Especialistas apontam que, além das mudanças legais, é fundamental investir em ações de cidadania e políticas sociais para garantir resultados efetivos e duradouros na redução da violência no Brasil.
Novas medidas e lógica punitivista
Entre as propostas do Ministério da Justiça, está o aumento da pena para organização criminosa simples, passando de 3 a 8 anos para 5 a 10 anos de prisão, além da criação de uma modalidade qualificada, com pena de 12 a 20 anos. O plano também prevê a ampliação do compartilhamento de dados e a criação de um banco nacional de informações, além da possibilidade de infiltração de policiais em pessoas jurídicas para monitoramento direto de atividades ilícitas.
Segundo a Constituição de 1988, a segurança pública é direito fundamental e deve ser garantida pelo Estado, com respeito à dignidade do cidadão. O antropólogo Ismael Silva, da Universidade de Brasília, alerta: “O plano aposta em soluções punitivistas e militarizadas e acaba repetindo a lógica do encarceramento em massa e do endurecimento penal, que historicamente não reduziram a violência no Brasil”.
O Brasil gastou mais de R$ 9,9 bilhões no primeiro semestre de 2025 para manter penitenciárias, com custo médio de R$ 2.504 por preso.

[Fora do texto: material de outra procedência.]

<file path="config.mk">
export PLATFORM = sky130hd
export DESIGN_NAME = eval_scheduler_flat
export DESIGN_NICKNAME = d
export VERILOG_FILES = /design/src/rtl/eval_scheduler_pkg.sv /design/src/rtl/eval_scheduler_if.sv /design/src/rtl/eval_scheduler_rr_arbiter2.sv /design/src/rtl/eval_scheduler.sv /design/src/flat_wrapper.sv
export SDC_FILE = /design/constraint.sdc
export NUM_CORES = 1
export LEC_CHECK = 0
export ABC_AREA = 1
export BUFFER_PORTS_ARGS = -buffer_cell sky130_fd_sc_hd__buf_2
export CAP_MARGIN = 40
export CORE_MARGIN = 5
export CORE_UTILIZATION = 44
export CTS_CLUSTER_DIAMETER = 60
export DETAILED_ROUTE_END_ITERATION = 16
export GPL_TIMING_DRIVEN = 0
export HOLD_SLACK_MARGIN = 0.03
export PLACE_DENSITY = 0.81
export SYNTH_ARGS = -nofsm -noshare
export SYNTH_HDL_FRONTEND = slang
export SYNTH_SLANG_ARGS = --single-unit
</file>
<file path="constraint.sdc">
create_clock -name clk -period 1.2 [get_ports clk]
set_input_delay 0.06 -clock clk [delete_from_list [all_inputs] [get_ports clk]]
set_output_delay 0.06 -clock clk [all_outputs]
set_load 0.01 [all_outputs]
</file>
<file path="src/rtl/eval_scheduler_pkg.sv">
// Shared definitions for the evaluation-datapath scheduler.
//   - FSM state encoding (IDLE / WAKE / ACTIVE)
//   - requester count, datapath width, response tag width, counter width
//   - tag2onehot: turns a requester tag into a one-hot response strobe
package eval_pkg;

  typedef enum logic [1:0] {
    IDLE   = 2'd0,
    WAKE   = 2'd1,
    ACTIVE = 2'd2
  } state_e;

  localparam int NUM_REQ = 2;
  localparam int DATA_W  = 8;
  localparam int TAG_W   = $clog2(NUM_REQ);
  // Wide enough for WAKE_CYC and IDLE_HOLD up to 15.
  localparam int CNT_W   = 4;

  function automatic logic [NUM_REQ-1:0] tag2onehot(input logic [TAG_W-1:0] tag);
    logic [NUM_REQ-1:0] oh;
    oh      = '0;
    oh[tag] = 1'b1;
    return oh;
  endfunction

endpackage

</file>
<file path="src/rtl/eval_scheduler_if.sv">
// Requester-side bundle of the evaluation scheduler.
//   req_valid/req_ready : per-requester valid/accept handshake
//   req_data1/req_data2 : packed operands, requester i on bits [8i+7:8i]
//   req_kernel          : per-requester kernel_enable mode bit
//   rsp_valid/rsp_data  : one-hot response strobe and result, no backpressure
// master = requesters, slave = scheduler.
interface eval_scheduler_if;
  import eval_pkg::*;

  logic [NUM_REQ-1:0]        req_valid;
  logic [NUM_REQ-1:0]        req_ready;
  logic [NUM_REQ*DATA_W-1:0] req_data1;
  logic [NUM_REQ*DATA_W-1:0] req_data2;
  logic [NUM_REQ-1:0]        req_kernel;
  logic [NUM_REQ-1:0]        rsp_valid;
  logic [DATA_W-1:0]         rsp_data;

  modport master (
    output req_valid, req_data1, req_data2, req_kernel,
    input  req_ready, rsp_valid, rsp_data
  );

  modport slave (
    input  req_valid, req_data1, req_data2, req_kernel,
    output req_ready, rsp_valid, rsp_data
  );

endinterface

</file>
<file path="src/rtl/eval_scheduler_rr_arbiter2.sv">
// Two-way round-robin arbiter.
//   clk, rst_n : clock, asynchronous active-low reset
//   en         : grants are only issued while high
//   req        : request vector
//   gnt        : combinational one-hot (or zero) grant
// The pointer names the requester favoured on contention; it moves to the
// other requester after every grant, so a lone requester also hands
// priority away.
module rr_arbiter2 (
  input  logic       clk,
  input  logic       rst_n,
  input  logic       en,
  input  logic [1:0] req,
  output logic [1:0] gnt
);

  logic ptr_q, ptr_d;

  always_comb begin
    gnt = 2'b00;
    if (en) begin
      case (req)
        2'b01:   gnt = 2'b01;
        2'b10:   gnt = 2'b10;
        2'b11:   gnt = ptr_q ? 2'b10 : 2'b01;
        default: gnt = 2'b00;
      endcase
    end

    ptr_d = ptr_q;
    if (gnt[0]) begin
      ptr_d = 1'b1;
    end else if (gnt[1]) begin
      ptr_d = 1'b0;
    end
  end

  always_ff @(posedge clk or negedge rst_n) begin
    if (!rst_n) begin
      ptr_q <= 1'b0;
    end else begin
      ptr_q <= ptr_d;
    end
  end

endmodule

</file>
<file path="src/rtl/eval_scheduler.sv">
// Front-end controller for the 8-bit evaluation datapath.
//   clk, rst_n        : clock, asynchronous active-low reset
//   req_if (slave)    : two requesters plus the response strobe/data
//   dp_data_in1/2     : registered operands to the datapath
//   dp_kernel_enable  : registered mode bit to the datapath
//   dp_clk_en         : registered datapath clock-gate enable
//   dp_result         : datapath result, valid DP_LAT cycles after dp_* drive
// Arbitrates the requesters round-robin, issues at most one op per cycle,
// tags each op so its result returns to the originator, and gates the
// datapath clock off when idle (with a settle delay on wake).
module eval_scheduler
  import eval_pkg::*;
#(
  parameter int DP_LAT    = 1,
  parameter int WAKE_CYC  = 2,
  parameter int IDLE_HOLD = 4
) (
  input  logic              clk,
  input  logic              rst_n,
  eval_scheduler_if.slave   req_if,
  output logic [DATA_W-1:0] dp_data_in1,
  output logic [DATA_W-1:0] dp_data_in2,
  output logic              dp_kernel_enable,
  output logic              dp_clk_en,
  input  logic [DATA_W-1:0] dp_result
);

  localparam logic [CNT_W-1:0] WAKE_TC = CNT_W'(WAKE_CYC - 1);
  localparam logic [CNT_W-1:0] IDLE_TC = CNT_W'(IDLE_HOLD - 1);

  state_e             state_q, state_d;
  logic [CNT_W-1:0]   wake_cnt_q, wake_cnt_d;
  logic [CNT_W-1:0]   idle_cnt_q, idle_cnt_d;
  logic               dp_clk_en_q, dp_clk_en_d;
  logic [DATA_W-1:0]  dp_data_in1_q, dp_data_in1_d;
  logic [DATA_W-1:0]  dp_data_in2_q, dp_data_in2_d;
  logic               dp_kernel_q, dp_kernel_d;
  logic [NUM_REQ-1:0] rsp_valid_q, rsp_valid_d;
  logic [DATA_W-1:0]  rsp_data_q, rsp_data_d;

  // Tracker: stage k holds the op issued k+1 edges ago. The entry in the
  // last stage lines up with dp_result on the current edge.
  logic [DP_LAT:0]            trk_vld_q, trk_vld_d;
  logic [DP_LAT:0][TAG_W-1:0] trk_tag_q, trk_tag_d;

  logic [NUM_REQ-1:0] gnt;
  logic [TAG_W-1:0]   gnt_idx;
  logic               xfer;
  logic               idle_cyc;

  // Unpacked per-requester operand views.
  logic [DATA_W-1:0] op1 [NUM_REQ];
  logic [DATA_W-1:0] op2 [NUM_REQ];

  for (genvar gi = 0; gi < NUM_REQ; gi++) begin : g_unpack
    assign op1[gi] = req_if.req_data1[gi*DATA_W +: DATA_W];
    assign op2[gi] = req_if.req_data2[gi*DATA_W +: DATA_W];
  end

  rr_arbiter2 u_arb (
    .clk   (clk),
    .rst_n (rst_n),
    .en    (state_q == ACTIVE),
    .req   (req_if.req_valid),
    .gnt   (gnt)
  );

  assign req_if.req_ready = gnt;
  assign gnt_idx          = gnt[1];
  assign xfer             = |(req_if.req_valid & gnt);
  // An idle cycle needs both no pending request and nothing in flight, so
  // the clock can never be gated while a result is still on its way.
  assign idle_cyc         = !(|req_if.req_valid) && !(|trk_vld_q);

  // State, wake/idle counters and clock-gate enable.
  always_comb begin
    state_d     = state_q;
    wake_cnt_d  = wake_cnt_q;
    idle_cnt_d  = idle_cnt_q;
    dp_clk_en_d = dp_clk_en_q;

    case (state_q)
      IDLE: begin
        dp_clk_en_d = 1'b0;
        wake_cnt_d  = '0;
        idle_cnt_d  = '0;
        if (|req_if.req_valid) begin
          state_d     = WAKE;
          dp_clk_en_d = 1'b1;
        end
      end

      WAKE: begin
        dp_clk_en_d = 1'b1;
        idle_cnt_d  = '0;
        if (wake_cnt_q == WAKE_TC) begin
          state_d    = ACTIVE;
          wake_cnt_d = '0;
        end else begin
          wake_cnt_d = wake_cnt_q + 1'b1;
        end
      end

      ACTIVE: begin
        dp_clk_en_d = 1'b1;
        wake_cnt_d  = '0;
        // A request showing up on the terminal idle cycle makes this cycle
        // non-idle, so the block stays awake and the grant goes through.
        if (idle_cyc) begin
          if (idle_cnt_q == IDLE_TC) begin
            state_d     = IDLE;
            dp_clk_en_d = 1'b0;
            idle_cnt_d  = '0;
          end else begin
            idle_cnt_d = idle_cnt_q + 1'b1;
          end
        end else begin
          idle_cnt_d = '0;
        end
      end

      default: begin
        state_d     = IDLE;
        dp_clk_en_d = 1'b0;
        wake_cnt_d  = '0;
        idle_cnt_d  = '0;
      end
    endcase
  end

  // Operand issue, tracker shift and response capture.
  always_comb begin
    dp_data_in1_d = dp_data_in1_q;
    dp_data_in2_d = dp_data_in2_q;
    dp_kernel_d   = dp_kernel_q;
    trk_vld_d     = trk_vld_q;
    trk_tag_d     = trk_tag_q;
    rsp_valid_d   = '0;
    rsp_data_d    = rsp_data_q;

    if (xfer) begin
      dp_data_in1_d = op1[gnt_idx];
      dp_data_in2_d = op2[gnt_idx];
      dp_kernel_d   = req_if.req_kernel[gnt_idx];
    end

    if (dp_clk_en_q) begin
      trk_vld_d = {trk_vld_q[DP_LAT-1:0], xfer};
      trk_tag_d = {trk_tag_q[DP_LAT-1:0], gnt_idx};
      if (trk_vld_q[DP_LAT]) begin
        rsp_valid_d = tag2onehot(trk_tag_q[DP_LAT]);
        rsp_data_d  = dp_result;
      end
    end
  end

  always_ff @(posedge clk or negedge rst_n) begin
    if (!rst_n) begin
      state_q       <= IDLE;
      wake_cnt_q    <= '0;
      idle_cnt_q    <= '0;
      dp_clk_en_q   <= 1'b0;
      dp_data_in1_q <= '0;
      dp_data_in2_q <= '0;
      dp_kernel_q   <= 1'b0;
      trk_vld_q     <= '0;
      trk_tag_q     <= '0;
      rsp_valid_q   <= '0;
      rsp_data_q    <= '0;
    end else begin
      state_q       <= state_d;
      wake_cnt_q    <= wake_cnt_d;
      idle_cnt_q    <= idle_cnt_d;
      dp_clk_en_q   <= dp_clk_en_d;
      dp_data_in1_q <= dp_data_in1_d;
      dp_data_in2_q <= dp_data_in2_d;
      dp_kernel_q   <= dp_kernel_d;
      trk_vld_q     <= trk_vld_d;
      trk_tag_q     <= trk_tag_d;
      rsp_valid_q   <= rsp_valid_d;
      rsp_data_q    <= rsp_data_d;
    end
  end

  assign dp_data_in1      = dp_data_in1_q;
  assign dp_data_in2      = dp_data_in2_q;
  assign dp_kernel_enable = dp_kernel_q;
  assign dp_clk_en        = dp_clk_en_q;
  assign req_if.rsp_valid = rsp_valid_q;
  assign req_if.rsp_data  = rsp_data_q;

endmodule

</file>
<file path="src/flat_wrapper.sv">
// flat-port wrapper written by rule: the top's interface ports become plain ports
module eval_scheduler_flat import eval_pkg::*;
#(
  parameter int DP_LAT    = 1,
  parameter int WAKE_CYC  = 2,
  parameter int IDLE_HOLD = 4
)
  (clk, rst_n, dp_data_in1, dp_data_in2, dp_kernel_enable, dp_clk_en, dp_result, req_if_req_valid, req_if_req_data1, req_if_req_data2, req_if_req_kernel, req_if_req_ready, req_if_rsp_valid, req_if_rsp_data);
  eval_scheduler_if req_if_i ();
  input  logic clk;
  input  logic rst_n;
  output logic [DATA_W-1:0] dp_data_in1;
  output logic [DATA_W-1:0] dp_data_in2;
  output logic dp_kernel_enable;
  output logic dp_clk_en;
  input  logic [DATA_W-1:0] dp_result;
  input wire logic [$bits(req_if_i.req_valid)-1:0] req_if_req_valid;
  input wire logic [$bits(req_if_i.req_data1)-1:0] req_if_req_data1;
  input wire logic [$bits(req_if_i.req_data2)-1:0] req_if_req_data2;
  input wire logic [$bits(req_if_i.req_kernel)-1:0] req_if_req_kernel;
  output wire logic [$bits(req_if_i.req_ready)-1:0] req_if_req_ready;
  output wire logic [$bits(req_if_i.rsp_valid)-1:0] req_if_rsp_valid;
  output wire logic [$bits(req_if_i.rsp_data)-1:0] req_if_rsp_data;
  assign req_if_i.req_valid = req_if_req_valid;
  assign req_if_i.req_data1 = req_if_req_data1;
  assign req_if_i.req_data2 = req_if_req_data2;
  assign req_if_i.req_kernel = req_if_req_kernel;
  assign req_if_req_ready = req_if_i.req_ready;
  assign req_if_rsp_valid = req_if_i.rsp_valid;
  assign req_if_rsp_data = req_if_i.rsp_data;
  eval_scheduler #(.DP_LAT(DP_LAT), .WAKE_CYC(WAKE_CYC), .IDLE_HOLD(IDLE_HOLD)) u_core (.clk(clk), .rst_n(rst_n), .req_if(req_if_i), .dp_data_in1(dp_data_in1), .dp_data_in2(dp_data_in2), .dp_kernel_enable(dp_kernel_enable), .dp_clk_en(dp_clk_en), .dp_result(dp_result));
endmodule
</file>
### Word-level counts from Yosys, hierarchy flattened

Cells that the tools add are included.

| word-level totals | value |
|---|---|
| flip-flop bits (word level) | 43 |
| bits of input ports | 46 |
| output and inout port bits | 30 |
| logic and storage cells | 74 |

| cells by class | value |
|---|---|
| add/subtract/negate cells | 2 |
| $lt $le $gt $ge | 4 |
| equal/unequal tests | 11 |
| mux-type cells | 31 |
| bitwise operators | 2 |
| reductions and logical operators | 11 |

Operator list:

| kind | number |
|---|---|
| $mux W8 | 6 |
| $mux W4 | 5 |
| $mux W2 | 8 |
| $pmux W2 S3 | 2 |
| $add A4 B1 Y4 const B | 2 |
| $mux W1 | 8 |
| $ne A2 B1 Y1 const B | 4 |
| $eq A2 B2 Y1 const B | 3 |
| $reduce_or A2 Y1 | 3 |
| $eq A2 B1 Y1 const B | 2 |
| $eq A4 B1 Y1 const B | 1 |
| $eq A4 B2 Y1 const B | 1 |
| $lt A1 B2 Y1 const B | 2 |
| $reduce_and A4 Y1 | 1 |
| $pmux W1 S3 | 1 |
| $and A2 B2 Y2 | 1 |
| $ge A2 B2 Y1 const B | 1 |
| $logic_and A1 B1 Y1 | 2 |
| $logic_not A1 Y1 | 2 |
| $logic_not A2 Y1 | 1 |
| $not A1 Y2 | 1 |
| $reduce_and A2 Y1 | 1 |
| $reduce_bool A2 Y1 | 1 |
| $demux W1 S1 | 1 |
| $ge A1 B1 Y1 const B | 1 |

### Depth between registers and ports, before layout

Gate-level depths: netlist of the first run.

| depth | value |
|---|---|
| depth after elaboration | 7 |
| gate-level depth with buffers | 8 |
| mapped depth without buffers | 6 |

### By module

Synthesis of the first run repeated with hierarchy kept, for this count alone.

| second synthesis, totals | value |
|---|---|
| cells, all modules | 233 |
| area, all modules | 2075.7 um^2 |

By module, submodules not included:

| module | instances | cells each | area each (um^2) | sequential area each (um^2) |
|---|---|---|---|---|
| eval_scheduler | 1 | 221 | 2004.4 | 1051.0 |
| rr_arbiter2 | 1 | 12 | 71.3 | 25.0 |

### Worst setup path after synthesis of the first run

OpenSTA, ideal clock, no wires.

| path | value |
|---|---|
| kind | flip-flop to flip-flop |
| start point | reg u_core.dp_clk_en_q, in the netlist u_core.dp_clk_en |
| end point | reg u_core.rsp_data_q[0], in the netlist u_core.req_if.rsp_data[0] |
| setup time | 0.125 ns |
| data arrival time | 1.057 ns |
| required time | 1.075 ns |
| slack | 0.019 ns |
| cell stages (with the launch flop) | 3 |
| clock period less this slack | 1.181 ns |
| path through | dfrtp_1 nand2_1 mux2_2 |

| on the way | value |
|---|---|
| word-level cells in the longest chain between the ends | 1 |

RTL lines:

| what | line | text |
|---|---|---|
| from (decl) | eval_scheduler.sv:34 | `logic dp_clk_en_q, dp_clk_en_d;` |
| from (signal assigned) | eval_scheduler.sv:174 | `dp_clk_en_q <= dp_clk_en_d;` |
| $reduce_and A2 Y1 (no line) | n/a |  |
| to (signal assigned) | eval_scheduler.sv:181 | `rsp_data_q <= rsp_data_d;` |
| to (decl) | eval_scheduler.sv:39 | `logic [DATA_W-1:0] rsp_data_q, rsp_data_d;` |

Every way passes these cells.
A chain may end at the register's enable or synchronous reset.

### Final worst setup path of the first run

| path | value |
|---|---|
| start point | reg u_core.state_q[0] |
| end point | out req_if_req_ready[1] |

| on the way | value |
|---|---|
| word-level cells in the longest chain between the ends | 2 |

RTL lines:

| what | line | text |
|---|---|---|
| from (decl) | eval_scheduler.sv:31 | `state_e state_q, state_d;` |
| from (signal assigned) | eval_scheduler.sv:171 | `state_q <= state_d;` |
| $eq A2 B2 Y1 | eval_scheduler.sv:63 | `.en (state_q == ACTIVE),` |
| $mux W2 | eval_scheduler_rr_arbiter2.sv:21 | `if (en) begin` |
| to (decl) | flat_wrapper.sv:21 | `output wire logic [$bits(req_if_i.req_ready)-1:0] req_if_req_ready;` |

Every way passes these cells.

==> results of run 1 <==
repair_timing:
action | CTS | global route
cloned | 0 | 1
setup buffers | 10 | 7
pin swaps | 5 | 23
hold buffers | 10 | 0
endpoints found under the hold margin | 52 | 0
setup endpoints to repair | 31 | 31
resized for setup | 17 | 34
power by group:
| group | leakage, nW | total, mW | internal (mW) | switching, mW |
|---|---|---|---|---|
| registers | 0.540 | 2.33 | 2.00 | 0.330 |
| clock network | 0.0470 | 0.917 | 0.451 | 0.465 |
| logic | 1.16 | 2.44 | 1.17 | 1.27 |
| total | 1.74 | 5.69 | 3.62 | 2.07 |
stage by stage:
step                area, um^2  power (mW)  setup slack, ns  hold WS, ns   util
floorplan                 2030        3.47           0.0188       -0.236      -
global placement          2470        4.19           -0.193        0.253  0.560
detailed placement        2490        4.30           -0.220      -0.0458  0.565
CTS                       2800        5.41           -0.106       0.0311  0.634
global route              2990        6.06           -0.169       0.0473  0.678
finish                    2990        5.69           -0.115       0.0322  0.678
routing by layer:
metal | global-route usage | vias up | routed length [um]
met2 | 0.295 | 63 | 2980
li1 | - | 946 | -
met4 | 0.0524 | 0 | 87
met1 | 0.203 | 924 | 2220
met5 | 0 | - | 0
met3 | 0.0532 | 10 | 367
worst reg2reg max path: cells and delay by family (launching register included):
family | cells | cell delay, ns
DFF | 1 | 0.41
and+or+nand+nor | 5 | 0.41
buffers and inverters | 3 | 0.43
sequential cells by signal, summed over array words and instances, names as in the netlist:
name and count:
u_core.dp_data_in1 8, u_core.dp_data_in2 8, u_core.req_if.rsp_data 8, u_core.idle_cnt_q 4
u_core.wake_cnt_q 4, u_core.req_if.rsp_valid 2, u_core.state_q 2, u_core.trk_tag_q 2
u_core.trk_vld_q 2, u_core.dp_clk_en 1, u_core.dp_kernel_enable 1, u_core.u_arb.ptr_q 1
Yosys cell counts (all sizes together):
cell     n
a21oi    3
buf      7
dfrtp   43
ha       3
inv     27
mux2     8
nand2  101
nand3   22
nor2    13
nor3b    2
o21ai    5
or2      1
xnor2    2
xor2     2
kinds of logic after synthesis:
family                   share of synthesized area
AO/OA/AOI/OAI                               0.0197
adder cells (fa/ha/maj)                     0.0185
XOR/XNOR                                    0.0172
buffers and inverters                       0.0831
multiplexers                                0.0443
flip-flops                                   0.530
AND/OR/NAND/NOR                              0.288
how the worst max path moves through the flow:
stage                 startpoint                   endpoint  cells after the start
4_1_cts        u_core.state_q[0]      u_core.dp_data_in1[5]                      8
3_3_place_gp   u_core.state_q[0]        req_if_req_ready[0]                      6
5_1_grt        u_core.state_q[0]      u_core.dp_data_in2[0]                      8
3_5_place_dp   u_core.state_q[0]        req_if_req_ready[0]                      6
6_report       u_core.state_q[0]        req_if_req_ready[1]                      5
2_1_floorplan   u_core.dp_clk_en  u_core.req_if.rsp_data[0]                      2
cells in the final DEF, fill, tap and decap left out, types with 2 or more instances in the layout:
master,synthesis,routed
nor2_1,12,11
clkbuf_8,0,6
dfrtp_1,43,43
xnor2_1,2,2
ha_1,3,2
a21oi_1,3,2
buf_12,0,2
nand2_2,2,4
xor2_1,2,2
mux2_2,8,8
buf_8,0,3
dlygate4sd3_1,0,10
nand3_1,21,16
o21ai_0,4,2
inv_2,0,2
nand2_4,0,5
nor2_4,1,2
buf_2,0,73
buf_4,3,12
buf_6,4,8
nand2_1,99,92
inv_4,0,2
inv_1,27,23
nand3_2,0,5
final cells by class:
class | instances | area [um^2]
fillers | 343 | 1420
clock inverters | 1 | 5.00
inverters | 27 | 106
multi-input cells | 162 | 902
plain buffers | 5 | 68.8
repair buffers | 104 | 687
clock buffers | 6 | 82.6
well taps | 52 | 65.1
flip-flops and latches | 43 | 1080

Atualmente, a população carcerária soma 670.265 pessoas, de acordo com levantamento da Secretaria Nacional de Políticas Penais.
Desafios e repercussão das propostas
Especialistas ouvidos pelo g1 avaliam que as medidas sugeridas pelo Ministério da Justiça podem gerar melhorias a curto prazo, mas não enfrentam as causas profundas da violência, como desigualdade e racismo estrutural. Ismael Silva reforça: “Estamos diante de mais um plano que trata os efeitos da violência, sem se mobilizar com outros ministérios para enfrentar suas causas profundas”.
Para a especialista em segurança pública Marcelle Figueira, não há como dissociar segurança pública de dignidade: “Prevenção e repressão à violência e à criminalidade são facetas da mesma moeda, ambas visam assegurar o bem-estar, a segurança e promover, de forma incansável, o ideário de paz social”.
As propostas também incluem ajustes no conceito de organização criminosa, novos dispositivos legais para combater facções, punições para agentes públicos e empresas associadas a facções, além de regras para responsabilizar pessoas jurídicas envolvidas em lavagem de dinheiro. A diretora do Instituto da Paz, Carolina Ricardo, destaca: “Não é suficiente a fiscalização e a legislação, precisamos conectar com outros atores para resultados mais efetivos. É uma boa saída criar ferramentas e mecanismos para fortalecer a investigação criminal”.
O ministério também discute novas leis para proteger integrantes do Judiciário e formas de destinar bens apreendidos de grupos criminosos, além de mudanças no processo de progressão de regime para integrantes de facções já condenados.